Thales Data Threat Report: Cloud an ‘Inflection Point’ for Data Security
The 2020 Thales Data Threat Report contains key findings the channel will want to understand.
More than 40% of organizations say they are underway with digital transformation — projects that are complicating data security efforts, especially in the cloud.
That’s one major takeaway from the 2020 version of the annual Data Threat Report. Thales eSecurity commissioned the survey, and research firm IDC carried it out.
Analysts say enterprises have reached an “inflection point” because half of all data now resides in the cloud, thanks to digital transformation. (Incidentally, the United States leads in these deployments, at 59%, with the U.K. trailing closely, at 51%.) And almost half (48%) of that data is deemed sensitive.
Add to that the reality that most cloud environments are comprised of multiple platforms. All this, the report notes, creates complexity that hinders data security.
The problem is, two-thirds of organizations perceive their environments as very secure.
“[But] organizations are not implementing the processes and investing in the technologies required to appropriately protect their data,” analysts wrote. “More than half have been breached or experienced failed security audits. And when it comes to securing data in the cloud, most companies incorrectly look to their cloud providers for their portion of the shared responsibility model.”
Most respondents funnel only a small portion of their IT budgets toward securing their data in the cloud, IDC found. The bulk continue to shore up their network security instead.
Data Security Spending
Even so, analysts said 46% of organizations intended to boost data security spending in the 12 months following the survey, which IDC conducted in November. That means the latest Thales Data Threat report does not reflect the impact of the COVID-19 pandemic and its subsequent effect on organizations making sudden moves into the cloud, potentially increasing data security risks.

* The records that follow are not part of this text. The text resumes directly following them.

<file path="config.mk">
export PLATFORM = sky130hd
export DESIGN_NAME = mux_tree_pipelined_flat
export DESIGN_NICKNAME = d
export VERILOG_FILES = /design/src/rtl/mux_tree_pipelined_if.sv /design/src/rtl/mux_tree_pipelined.sv /design/src/flat_wrapper.sv
export SDC_FILE = /design/constraint.sdc
export NUM_CORES = 1
export LEC_CHECK = 0
export BUFFER_PORTS_ARGS = -buffer_cell sky130_fd_sc_hd__clkbuf_2
export CORE_UTILIZATION = 50
export DETAILED_ROUTE_END_ITERATION = 10
export PLACE_DENSITY = 0.89
export SLEW_MARGIN = 0
export SYNTH_ARGS = -nofsm -noshare
export SYNTH_HDL_FRONTEND = slang
export SYNTH_SLANG_ARGS = --single-unit
</file>
<file path="constraint.sdc">
create_clock -name clk -period 1.9 [get_ports clk]
set_input_delay 0.38 -clock clk [delete_from_list [all_inputs] [get_ports clk]]
set_output_delay 0.38 -clock clk [all_outputs]
set_load 0.01 [all_outputs]
</file>
===== src/rtl/dispenser_pkg.sv =====
// dispenser_pkg: shared state encodings and default widths for the dispenser controller.
package dispenser_pkg;
  typedef enum logic [2:0] {IDLE = 3'd0, PAY = 3'd1, DISPENSE = 3'd2, CHANGE = 3'd3} state_t;
  localparam int DEF_CREDIT_W = 6;
  localparam int COIN_W = 4;
  localparam int N_PROD = 4;
endpackage


===== src/rtl/dispenser_if.sv =====
// dispenser_if: front-panel inputs and actuator outputs of the dispenser controller.
interface dispenser_if import dispenser_pkg::*; #(parameter int CREDIT_W = DEF_CREDIT_W);
  logic sel_valid;
  logic [1:0] sel;
  logic coin_valid;
  logic [COIN_W-1:0] coin_val;
  logic cancel;
  logic [N_PROD-1:0] dispense;
  logic change_pulse;
  logic coin_reject;
  logic busy;
  logic [CREDIT_W-1:0] credit;
  logic [2:0] state;
  modport master(output sel_valid, sel, coin_valid, coin_val, cancel,
                 input dispense, change_pulse, coin_reject, busy, credit, state);
  modport slave(input sel_valid, sel, coin_valid, coin_val, cancel,
                output dispense, change_pulse, coin_reject, busy, credit, state);
endinterface


===== src/rtl/dispenser_state_reg.sv =====
// dispenser_state_reg: W-bit D register cleared by synchronous active-low reset.
module dispenser_state_reg #(parameter int W = 1) (
  input  logic         clk,
  input  logic         reset_n,
  input  logic [W-1:0] d,
  output logic [W-1:0] q
);
  always_ff @(posedge clk) q <= reset_n ? d : '0;
endmodule


===== src/rtl/dispenser_ctrl.sv =====
// dispenser_ctrl: selection latch, coin credit, timed motor drive and unit-by-unit change payout.
module dispenser_ctrl import dispenser_pkg::*; #(
  parameter int PRICE0 = 5,
  parameter int PRICE1 = 10,
  parameter int PRICE2 = 15,
  parameter int PRICE3 = 20,
  parameter int DISP_CYCLES = 4,
  parameter int TIMEOUT = 255,
  parameter int CREDIT_W = DEF_CREDIT_W
) (
  input logic clk,
  input logic reset_n,
  dispenser_if.slave bus
);
  localparam int CNT_W = $clog2((TIMEOUT > DISP_CYCLES ? TIMEOUT : DISP_CYCLES) + 1);
  localparam logic [CREDIT_W:0] MAXC = (CREDIT_W+1)'((1 << CREDIT_W) - 1);
  logic [2:0] st_q, st_d;
  logic [CREDIT_W-1:0] cr_q, cr_d, price;
  logic [1:0] sel_q, sel_d;
  logic [CNT_W-1:0] cnt_q, cnt_d;
  logic [CREDIT_W:0] sum;
  logic coin, leave, accept;
  state_t st, nxt;
  dispenser_state_reg #(.W(3)) u_st (.clk, .reset_n, .d(st_d), .q(st_q));
  dispenser_state_reg #(.W(CREDIT_W)) u_cr (.clk, .reset_n, .d(cr_d), .q(cr_q));
  dispenser_state_reg #(.W(2)) u_sel (.clk, .reset_n, .d(sel_d), .q(sel_q));
  dispenser_state_reg #(.W(CNT_W)) u_cnt (.clk, .reset_n, .d(cnt_d), .q(cnt_q));
  always_comb price = sel_q == 2'd0 ? CREDIT_W'(PRICE0) : sel_q == 2'd1 ? CREDIT_W'(PRICE1) :
                      sel_q == 2'd2 ? CREDIT_W'(PRICE2) : CREDIT_W'(PRICE3);
  // A coin is only taken when PAY stays put this cycle, so exits never swallow credit.
  always_comb begin
    st = st_q[2] ? IDLE : state_t'(st_q);
    coin = bus.coin_valid && bus.coin_val != '0;
    sum = {1'b0, cr_q} + (CREDIT_W+1)'(bus.coin_val);
    leave = cr_q >= price || bus.cancel || cnt_q == CNT_W'(TIMEOUT);
    accept = st == PAY && coin && sum <= MAXC && !leave;
    nxt = st;
    cr_d = cr_q;
    sel_d = sel_q;
    cnt_d = cnt_q;
    case (st)
      IDLE: if (bus.sel_valid) begin
        nxt = PAY;
        sel_d = bus.sel;
        cnt_d = '0;
      end
      PAY: if (cr_q >= price) begin
        nxt = DISPENSE;
        cr_d = cr_q - price;
        cnt_d = '0;
      end else if (bus.cancel || cnt_q == CNT_W'(TIMEOUT)) nxt = CHANGE;
      else if (accept) begin
        cr_d = sum[CREDIT_W-1:0];
        cnt_d = '0;
      end else cnt_d = cnt_q + 1'b1;
      DISPENSE: if (cnt_q == CNT_W'(DISP_CYCLES - 1)) nxt = CHANGE;
      else cnt_d = cnt_q + 1'b1;
      CHANGE: if (cr_q != '0) cr_d = cr_q - 1'b1;
      else nxt = IDLE;
      default: nxt = IDLE;
    endcase
    st_d = nxt;
  end
  assign bus.coin_reject = coin && !accept;
  assign bus.dispense = st == DISPENSE ? 4'b0001 << sel_q : 4'b0000;
  assign bus.change_pulse = st == CHANGE && cr_q != '0;
  assign bus.busy = st != IDLE;
  assign bus.credit = cr_q;
  assign bus.state = st;
endmodule
**src/rtl/alu_dispatch.sv**
```systemverilog
// alu_dispatch: queues ALU commands in a FIFO and issues them one at a time to four units, holding each result until consumed.
// Define ALU_DISPATCH_LEVEL_EN to expose the registered FIFO occupancy on cmd_level.
module alu_dispatch #(
  parameter int width = 16,
  parameter int DEPTH = 4
) (
  input  logic             clk,
  input  logic             rst,
  input  logic             cmd_valid,
  output logic             cmd_ready,
  input  logic [width-1:0] cmd_A,
  input  logic [width-1:0] cmd_B,
  input  logic [3:0]       cmd_FUN,
  output logic [width-1:0] A_out,
  output logic [width-1:0] B_out,
  output logic [1:0]       FUN_out,
  output logic             Arith_Enable,
  output logic             Logic_Enable,
  output logic             CMP_Enable,
  output logic             Shift_Enable,
  input  logic [width-1:0] Arith_OUT,
  input  logic [width-1:0] Logic_OUT,
  input  logic [width-1:0] CMP_OUT,
  input  logic [width-1:0] Shift_OUT,
  input  logic             Arith_Flag,
  input  logic             Logic_Flag,
  input  logic             CMP_Flag,
  input  logic             Shift_Flag,
  output logic             res_valid,
  input  logic             res_ready,
  output logic [width-1:0] res_data,
  output logic             res_err
`ifdef ALU_DISPATCH_LEVEL_EN
  ,
  output logic [$clog2(DEPTH):0] cmd_level
`endif
);
  localparam int PW = $clog2(DEPTH);
  localparam logic [PW:0] FULL = (PW+1)'(DEPTH);
  typedef enum logic [1:0] {IDLE, ISSUE, WAIT, HOLD} state_t;
  state_t state_q, state_d;
  logic [width-1:0] a_mem [DEPTH];
  logic [width-1:0] b_mem [DEPTH];
  logic [3:0] f_mem [DEPTH];
  logic [PW-1:0] wr_q, wr_d, rd_q, rd_d;
  logic [PW:0] cnt_q, cnt_d;
  logic [1:0] sel_q, sel_d;
  logic [width-1:0] data_q, data_d;
  logic err_q, err_d;
  logic push, issue;
  logic [3:0] head_f, flags;
  assign cmd_ready = cnt_q != FULL;
  assign flags = {Shift_Flag, CMP_Flag, Logic_Flag, Arith_Flag};
`ifdef ALU_DISPATCH_LEVEL_EN
  assign cmd_level = cnt_q;
`endif
  always_comb begin
    head_f = f_mem[rd_q];
    issue = state_q == ISSUE;
    push = cmd_valid && cmd_ready;
    wr_d = wr_q + PW'(push);
    rd_d = rd_q + PW'(issue);
    cnt_d = cnt_q + (PW+1)'(push) - (PW+1)'(issue);
    sel_d = issue ? head_f[3:2] : sel_q;
    data_d = state_q != WAIT ? data_q :
             sel_q == 2'd0 ? Arith_OUT :
             sel_q == 2'd1 ? Logic_OUT :
             sel_q == 2'd2 ? CMP_OUT : Shift_OUT;
    err_d = state_q == WAIT ? ~flags[sel_q] : err_q;
    state_d = state_q;
    case (state_q)
      IDLE:    state_d = cnt_q != '0 ? ISSUE : IDLE;
      ISSUE:   state_d = WAIT;
      WAIT:    state_d = HOLD;
      default: state_d = !res_ready ? HOLD : cnt_q != '0 ? ISSUE : IDLE;
    endcase
  end
  always_comb begin
    A_out = issue ? a_mem[rd_q] : '0;
    B_out = issue ? b_mem[rd_q] : '0;
    FUN_out = issue ? head_f[1:0] : 2'b0;
    Arith_Enable = issue && head_f[3:2] == 2'd0;
    Logic_Enable = issue && head_f[3:2] == 2'd1;
    CMP_Enable = issue && head_f[3:2] == 2'd2;
    Shift_Enable = issue && head_f[3:2] == 2'd3;
    res_valid = state_q == HOLD;
    res_data = data_q;
    res_err = err_q;
  end
  // Storage carries no reset: emptiness is tracked entirely by the pointers and count.
  always_ff @(posedge clk) begin
    if (push) begin
      a_mem[wr_q] <= cmd_A;
      b_mem[wr_q] <= cmd_B;
      f_mem[wr_q] <= cmd_FUN;
    end
  end
  always_ff @(posedge clk or negedge rst) begin
    if (!rst) begin
      state_q <= IDLE;
      wr_q <= '0;
      rd_q <= '0;
      cnt_q <= '0;
      sel_q <= '0;
      data_q <= '0;
      err_q <= 1'b0;
    end else begin
      state_q <= state_d;
      wr_q <= wr_d;
      rd_q <= rd_d;
      cnt_q <= cnt_d;
      sel_q <= sel_d;
      data_q <= data_d;
      err_q <= err_d;
    end
  end
endmodule

```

The imperative to put more money into data security already was clear, even before the novel coronavirus outbreak. IDC said almost one-half (49%) of global respondents had experienced a breach at some point, with 26% suffering a breach in the past year. It only makes sense that now, as more firms choose cloud solutions to provide unplanned work-from-home support, that the risk grows greater without a solid security strategy.
Consider, too, that 95% of organizations surveyed rely on software-as-a-service applications, which run from the cloud. Plus, 78% of those users store sensitive data in those programs, IDC said. Those figures don’t include the sensitive data housed in PaaS or IaaS environments globally. In the U.S. alone, organizations keeping sensitive data in cloud environments looks like this: 79% in SaaS, 48% in PaaS and 46% in IaaS. All this stands to create a perfect storm of data threats.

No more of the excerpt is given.